DATA PROVIDED below:
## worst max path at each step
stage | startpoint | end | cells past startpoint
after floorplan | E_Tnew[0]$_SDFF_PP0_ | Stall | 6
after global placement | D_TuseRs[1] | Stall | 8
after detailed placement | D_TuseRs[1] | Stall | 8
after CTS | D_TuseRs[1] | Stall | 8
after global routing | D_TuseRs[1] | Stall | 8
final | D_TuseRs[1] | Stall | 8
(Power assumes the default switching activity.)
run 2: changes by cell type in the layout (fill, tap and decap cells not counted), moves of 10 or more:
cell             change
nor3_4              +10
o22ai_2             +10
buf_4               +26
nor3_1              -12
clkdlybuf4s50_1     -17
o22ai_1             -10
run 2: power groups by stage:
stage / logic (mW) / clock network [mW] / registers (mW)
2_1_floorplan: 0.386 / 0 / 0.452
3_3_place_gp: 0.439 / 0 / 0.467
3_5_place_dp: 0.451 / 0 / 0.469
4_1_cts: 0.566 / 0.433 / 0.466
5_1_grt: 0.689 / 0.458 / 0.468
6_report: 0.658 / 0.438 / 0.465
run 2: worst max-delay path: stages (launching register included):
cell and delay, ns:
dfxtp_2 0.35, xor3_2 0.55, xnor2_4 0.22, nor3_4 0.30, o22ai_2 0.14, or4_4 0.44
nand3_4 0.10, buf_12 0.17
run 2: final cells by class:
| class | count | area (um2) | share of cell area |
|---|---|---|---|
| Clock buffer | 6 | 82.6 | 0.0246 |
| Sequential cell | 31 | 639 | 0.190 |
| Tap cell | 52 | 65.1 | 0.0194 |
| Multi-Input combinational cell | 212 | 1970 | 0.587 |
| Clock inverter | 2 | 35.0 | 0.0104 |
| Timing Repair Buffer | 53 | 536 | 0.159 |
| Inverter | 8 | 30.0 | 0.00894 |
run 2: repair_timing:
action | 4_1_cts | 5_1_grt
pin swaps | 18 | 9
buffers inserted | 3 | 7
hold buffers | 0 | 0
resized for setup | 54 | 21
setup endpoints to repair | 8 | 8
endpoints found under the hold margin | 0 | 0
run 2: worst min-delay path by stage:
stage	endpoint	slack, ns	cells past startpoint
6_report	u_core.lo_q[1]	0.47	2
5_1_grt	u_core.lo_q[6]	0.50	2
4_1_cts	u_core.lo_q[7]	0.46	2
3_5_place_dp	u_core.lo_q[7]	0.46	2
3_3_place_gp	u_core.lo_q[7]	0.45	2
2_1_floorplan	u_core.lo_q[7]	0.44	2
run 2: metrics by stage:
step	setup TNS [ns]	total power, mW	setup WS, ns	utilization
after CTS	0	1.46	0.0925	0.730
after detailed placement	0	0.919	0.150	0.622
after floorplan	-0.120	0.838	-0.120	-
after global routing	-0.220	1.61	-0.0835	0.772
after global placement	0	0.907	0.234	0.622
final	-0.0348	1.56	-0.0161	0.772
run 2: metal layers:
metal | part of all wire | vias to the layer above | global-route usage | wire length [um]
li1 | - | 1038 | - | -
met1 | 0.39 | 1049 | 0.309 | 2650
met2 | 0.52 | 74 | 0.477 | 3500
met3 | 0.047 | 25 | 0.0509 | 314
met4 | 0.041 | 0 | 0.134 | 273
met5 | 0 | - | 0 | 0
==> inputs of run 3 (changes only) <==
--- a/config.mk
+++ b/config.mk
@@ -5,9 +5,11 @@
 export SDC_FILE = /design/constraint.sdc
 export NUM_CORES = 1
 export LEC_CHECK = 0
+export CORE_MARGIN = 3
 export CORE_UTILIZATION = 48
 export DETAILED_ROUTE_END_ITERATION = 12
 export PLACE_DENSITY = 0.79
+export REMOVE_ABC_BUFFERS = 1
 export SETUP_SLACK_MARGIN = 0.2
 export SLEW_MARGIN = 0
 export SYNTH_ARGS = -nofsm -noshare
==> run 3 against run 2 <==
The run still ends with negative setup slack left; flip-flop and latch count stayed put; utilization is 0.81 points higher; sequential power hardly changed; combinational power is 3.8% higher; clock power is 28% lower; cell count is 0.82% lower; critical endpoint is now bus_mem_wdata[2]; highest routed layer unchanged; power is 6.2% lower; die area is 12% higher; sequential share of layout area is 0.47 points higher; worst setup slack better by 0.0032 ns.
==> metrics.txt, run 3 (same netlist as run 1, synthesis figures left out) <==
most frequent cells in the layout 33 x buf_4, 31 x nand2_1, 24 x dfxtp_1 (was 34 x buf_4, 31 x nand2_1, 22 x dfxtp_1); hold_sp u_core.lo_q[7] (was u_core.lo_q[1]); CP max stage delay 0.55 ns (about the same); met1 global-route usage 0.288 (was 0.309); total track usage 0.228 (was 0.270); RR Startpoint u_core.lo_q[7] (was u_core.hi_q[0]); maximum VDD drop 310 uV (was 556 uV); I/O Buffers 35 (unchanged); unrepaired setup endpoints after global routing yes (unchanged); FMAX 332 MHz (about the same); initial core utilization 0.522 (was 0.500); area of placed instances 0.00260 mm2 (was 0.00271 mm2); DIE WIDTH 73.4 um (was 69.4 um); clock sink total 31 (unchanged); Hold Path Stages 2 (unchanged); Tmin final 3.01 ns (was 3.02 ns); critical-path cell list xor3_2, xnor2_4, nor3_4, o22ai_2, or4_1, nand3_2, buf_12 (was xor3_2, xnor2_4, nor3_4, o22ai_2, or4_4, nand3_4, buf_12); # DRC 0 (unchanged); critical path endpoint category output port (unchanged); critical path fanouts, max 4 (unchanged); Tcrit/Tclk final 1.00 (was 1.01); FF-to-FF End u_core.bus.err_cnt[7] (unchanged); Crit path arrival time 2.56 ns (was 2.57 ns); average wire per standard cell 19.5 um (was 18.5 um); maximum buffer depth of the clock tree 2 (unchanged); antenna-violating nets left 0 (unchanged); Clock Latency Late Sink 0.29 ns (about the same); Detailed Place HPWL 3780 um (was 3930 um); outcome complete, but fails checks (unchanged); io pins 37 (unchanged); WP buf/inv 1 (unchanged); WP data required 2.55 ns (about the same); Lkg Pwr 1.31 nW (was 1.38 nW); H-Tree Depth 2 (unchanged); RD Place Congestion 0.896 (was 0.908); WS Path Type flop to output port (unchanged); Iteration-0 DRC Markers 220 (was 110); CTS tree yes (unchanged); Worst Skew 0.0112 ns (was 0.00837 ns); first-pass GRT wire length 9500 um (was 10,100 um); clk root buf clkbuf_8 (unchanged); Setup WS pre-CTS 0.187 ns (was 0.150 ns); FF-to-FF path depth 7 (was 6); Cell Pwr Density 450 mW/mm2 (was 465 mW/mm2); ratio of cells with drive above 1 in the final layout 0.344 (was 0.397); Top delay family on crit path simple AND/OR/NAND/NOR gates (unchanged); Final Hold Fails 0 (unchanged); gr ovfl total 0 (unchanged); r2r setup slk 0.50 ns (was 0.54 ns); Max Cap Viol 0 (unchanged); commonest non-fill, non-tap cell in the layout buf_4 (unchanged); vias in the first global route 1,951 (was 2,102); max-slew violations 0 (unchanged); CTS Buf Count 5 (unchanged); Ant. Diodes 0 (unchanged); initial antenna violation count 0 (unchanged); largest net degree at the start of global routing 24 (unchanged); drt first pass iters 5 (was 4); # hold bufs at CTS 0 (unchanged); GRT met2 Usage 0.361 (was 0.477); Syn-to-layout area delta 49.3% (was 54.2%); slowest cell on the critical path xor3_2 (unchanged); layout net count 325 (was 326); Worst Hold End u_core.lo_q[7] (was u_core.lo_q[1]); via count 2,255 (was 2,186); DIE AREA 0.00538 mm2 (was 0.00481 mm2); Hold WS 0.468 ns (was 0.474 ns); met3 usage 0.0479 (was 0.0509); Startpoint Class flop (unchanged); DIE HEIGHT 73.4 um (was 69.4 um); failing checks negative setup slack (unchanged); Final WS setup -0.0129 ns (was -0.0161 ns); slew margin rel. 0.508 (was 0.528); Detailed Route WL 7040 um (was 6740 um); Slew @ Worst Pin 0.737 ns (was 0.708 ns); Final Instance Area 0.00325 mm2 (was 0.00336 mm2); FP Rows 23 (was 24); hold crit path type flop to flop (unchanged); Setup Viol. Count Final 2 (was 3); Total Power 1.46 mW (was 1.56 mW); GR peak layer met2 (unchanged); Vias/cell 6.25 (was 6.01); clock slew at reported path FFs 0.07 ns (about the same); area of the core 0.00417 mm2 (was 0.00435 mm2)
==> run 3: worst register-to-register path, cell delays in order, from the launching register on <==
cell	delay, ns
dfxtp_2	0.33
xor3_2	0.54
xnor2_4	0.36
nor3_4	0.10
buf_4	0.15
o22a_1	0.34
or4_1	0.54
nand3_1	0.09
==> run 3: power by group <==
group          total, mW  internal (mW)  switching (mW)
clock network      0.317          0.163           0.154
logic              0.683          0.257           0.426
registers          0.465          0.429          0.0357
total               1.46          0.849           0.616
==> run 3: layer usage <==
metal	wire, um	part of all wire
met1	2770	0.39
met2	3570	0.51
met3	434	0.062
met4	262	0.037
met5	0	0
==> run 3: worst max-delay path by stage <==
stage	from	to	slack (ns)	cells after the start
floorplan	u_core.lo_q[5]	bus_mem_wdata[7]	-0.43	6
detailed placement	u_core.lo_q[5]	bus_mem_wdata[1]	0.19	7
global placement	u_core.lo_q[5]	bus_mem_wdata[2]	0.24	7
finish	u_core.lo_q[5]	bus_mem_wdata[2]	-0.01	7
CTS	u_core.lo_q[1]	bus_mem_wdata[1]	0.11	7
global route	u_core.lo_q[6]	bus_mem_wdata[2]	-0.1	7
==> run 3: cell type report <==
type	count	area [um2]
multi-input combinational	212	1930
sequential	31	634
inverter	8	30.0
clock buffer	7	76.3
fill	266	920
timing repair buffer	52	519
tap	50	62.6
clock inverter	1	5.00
<file path="config.mk">
export PLATFORM = sky130hd
export DESIGN_NAME = imag2real
export DESIGN_NICKNAME = d
export VERILOG_FILES = /design/src/rtl/imag2real.sv
export SDC_FILE = /design/constraint.sdc
export NUM_CORES = 1
export LEC_CHECK = 0
export CAP_MARGIN = 30
export CELL_PAD_IN_SITES_DETAIL_PLACEMENT = 1
export CELL_PAD_IN_SITES_GLOBAL_PLACEMENT = 1
export CORE_MARGIN = 2
export CORE_UTILIZATION = 34
export CTS_CLUSTER_DIAMETER = 150
export DETAILED_ROUTE_END_ITERATION = 7
export GPL_TIMING_DRIVEN = 0
export PLACE_DENSITY_LB_ADDON = 0.1
export SLEW_MARGIN = 20
export SYNTH_ARGS = -nofsm -noshare
export SYNTH_HDL_FRONTEND = slang
export SYNTH_SLANG_ARGS = --single-unit
</file>
<file path="constraint.sdc">
create_clock -name clk -period 2.5 [get_ports clk]
set_input_delay 0.5 -clock clk [delete_from_list [all_inputs] [get_ports clk]]
set_output_delay 0.5 -clock clk [all_outputs]
set_load 0.02 [all_outputs]
</file>
<file path="src/rtl/imag2real.sv">
// Maps a fixed-point complex point back to its 640x480 pixel coordinate.
// The real axis is divided by 7 using a bit-serial restoring divider; the imaginary axis is a shift.
module imag2real #(
  parameter int WIDTH      = 22,
  parameter int FRACTIONAL = 11,
  parameter int INTEGRAL   = 11
) (
  input  logic             clk,
  input  logic             rst,
  input  logic             in_valid,
  output logic             in_ready,
  input  logic [WIDTH-1:0] z_real_in,
  input  logic [WIDTH-1:0] z_imag_in,
  output logic             out_valid,
  input  logic             out_ready,
  output logic [9:0]       x_out,
  output logic [9:0]       y_out,
  output logic             in_range
);

  localparam int OW    = INTEGRAL + FRACTIONAL + 1;
  localparam int R_LIM = 640 * 7;
  localparam int I_LIM = 480 * 8;
  localparam logic [OW-1:0] ONE = OW'(1 << FRACTIONAL);

  typedef enum logic [1:0] {IDLE, DIV, DONE} state_t;

  state_t      state_q, state_d;
  logic [12:0] dividend_q, dividend_d;
  logic [9:0]  ybuf_q, ybuf_d;
  logic [2:0]  rem_q, rem_d;
  logic [9:0]  quot_q, quot_d;
  logic [3:0]  count_q, count_d;
  logic [9:0]  x_q, x_d;
  logic [9:0]  y_q, y_d;
  logic        inr_q, inr_d;
  logic        in_ready_q, in_ready_d;
  logic        out_valid_q, out_valid_d;

  logic [OW-1:0] off_r, off_i;
  logic          r_ok, i_ok;
  logic [3:0]    rem_ext;
  logic          q_bit;
  logic [2:0]    rem_nxt;
  logic [9:0]    quot_nxt;

  // Sign-extend by one bit so the largest positive input cannot wrap.
  always_comb begin
    off_r = {z_real_in[WIDTH-1], z_real_in} + ONE;
    off_i = {z_imag_in[WIDTH-1], z_imag_in} + ONE;
    r_ok  = !off_r[OW-1] && (off_r < OW'(R_LIM));
    i_ok  = !off_i[OW-1] && (off_i < OW'(I_LIM));
  end

  // Quotient keeps only 10 bits: the range check guarantees the upper bits are zero.
  always_comb begin
    rem_ext  = {rem_q, dividend_q[count_q]};
    q_bit    = (rem_ext >= 4'd7);
    rem_nxt  = q_bit ? 3'(rem_ext - 4'd7) : rem_ext[2:0];
    quot_nxt = {quot_q[8:0], q_bit};
  end

  always_comb begin
    state_d    = state_q;
    dividend_d = dividend_q;
    ybuf_d     = ybuf_q;
    rem_d      = rem_q;
    quot_d     = quot_q;
    count_d    = count_q;
    x_d        = x_q;
    y_d        = y_q;
    inr_d      = inr_q;
    case (state_q)
      IDLE: begin
        if (in_valid) begin
          if (r_ok && i_ok) begin
            dividend_d = off_r[12:0];
            ybuf_d     = off_i[12:3];
            rem_d      = '0;
            quot_d     = '0;
            count_d    = 4'd12;
            state_d    = DIV;
          end else begin
            x_d     = '0;
            y_d     = '0;
            inr_d   = 1'b0;
            state_d = DONE;
          end
        end
      end
      DIV: begin
        rem_d  = rem_nxt;
        quot_d = quot_nxt;
        if (count_q == 4'd0) begin
          x_d     = quot_nxt;
          y_d     = ybuf_q;
          inr_d   = 1'b1;
          state_d = DONE;
        end else begin
          count_d = count_q - 4'd1;
        end
      end
      DONE: begin
        if (out_ready) state_d = IDLE;
      end
      default: state_d = IDLE;
    endcase
    in_ready_d  = (state_d == IDLE);
    out_valid_d = (state_d == DONE);
  end

  always_ff @(posedge clk) begin
    if (rst) begin
      state_q     <= IDLE;
      dividend_q  <= '0;
      ybuf_q      <= '0;
      rem_q       <= '0;
      quot_q      <= '0;
      count_q     <= '0;
      x_q         <= '0;
      y_q         <= '0;
      inr_q       <= 1'b0;
      in_ready_q  <= 1'b1;
      out_valid_q <= 1'b0;
    end else begin
      state_q     <= state_d;
      dividend_q  <= dividend_d;
      ybuf_q      <= ybuf_d;
      rem_q       <= rem_d;
      quot_q      <= quot_d;
      count_q     <= count_d;
      x_q         <= x_d;
      y_q         <= y_d;
      inr_q       <= inr_d;
      in_ready_q  <= in_ready_d;
      out_valid_q <= out_valid_d;
    end
  end

  assign in_ready  = in_ready_q;
  assign out_valid = out_valid_q;
  assign x_out     = x_q;
  assign y_out     = y_q;
  assign in_range  = inr_q;

endmodule
</file>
End of DATA PROVIDED.
## [ABOUT THIS EXERCISE]
Look above for the line that contains "export SETUP_SLACK_MARGIN = 0.2". Starting there, transcribe every line exactly until you have copied the line that contains "run 3 against".

## [ANSWER TO THE EXERCISE]
 export SETUP_SLACK_MARGIN = 0.2
 export SLEW_MARGIN = 0
 export SYNTH_ARGS = -nofsm -noshare
==> run 3 against run 2 <==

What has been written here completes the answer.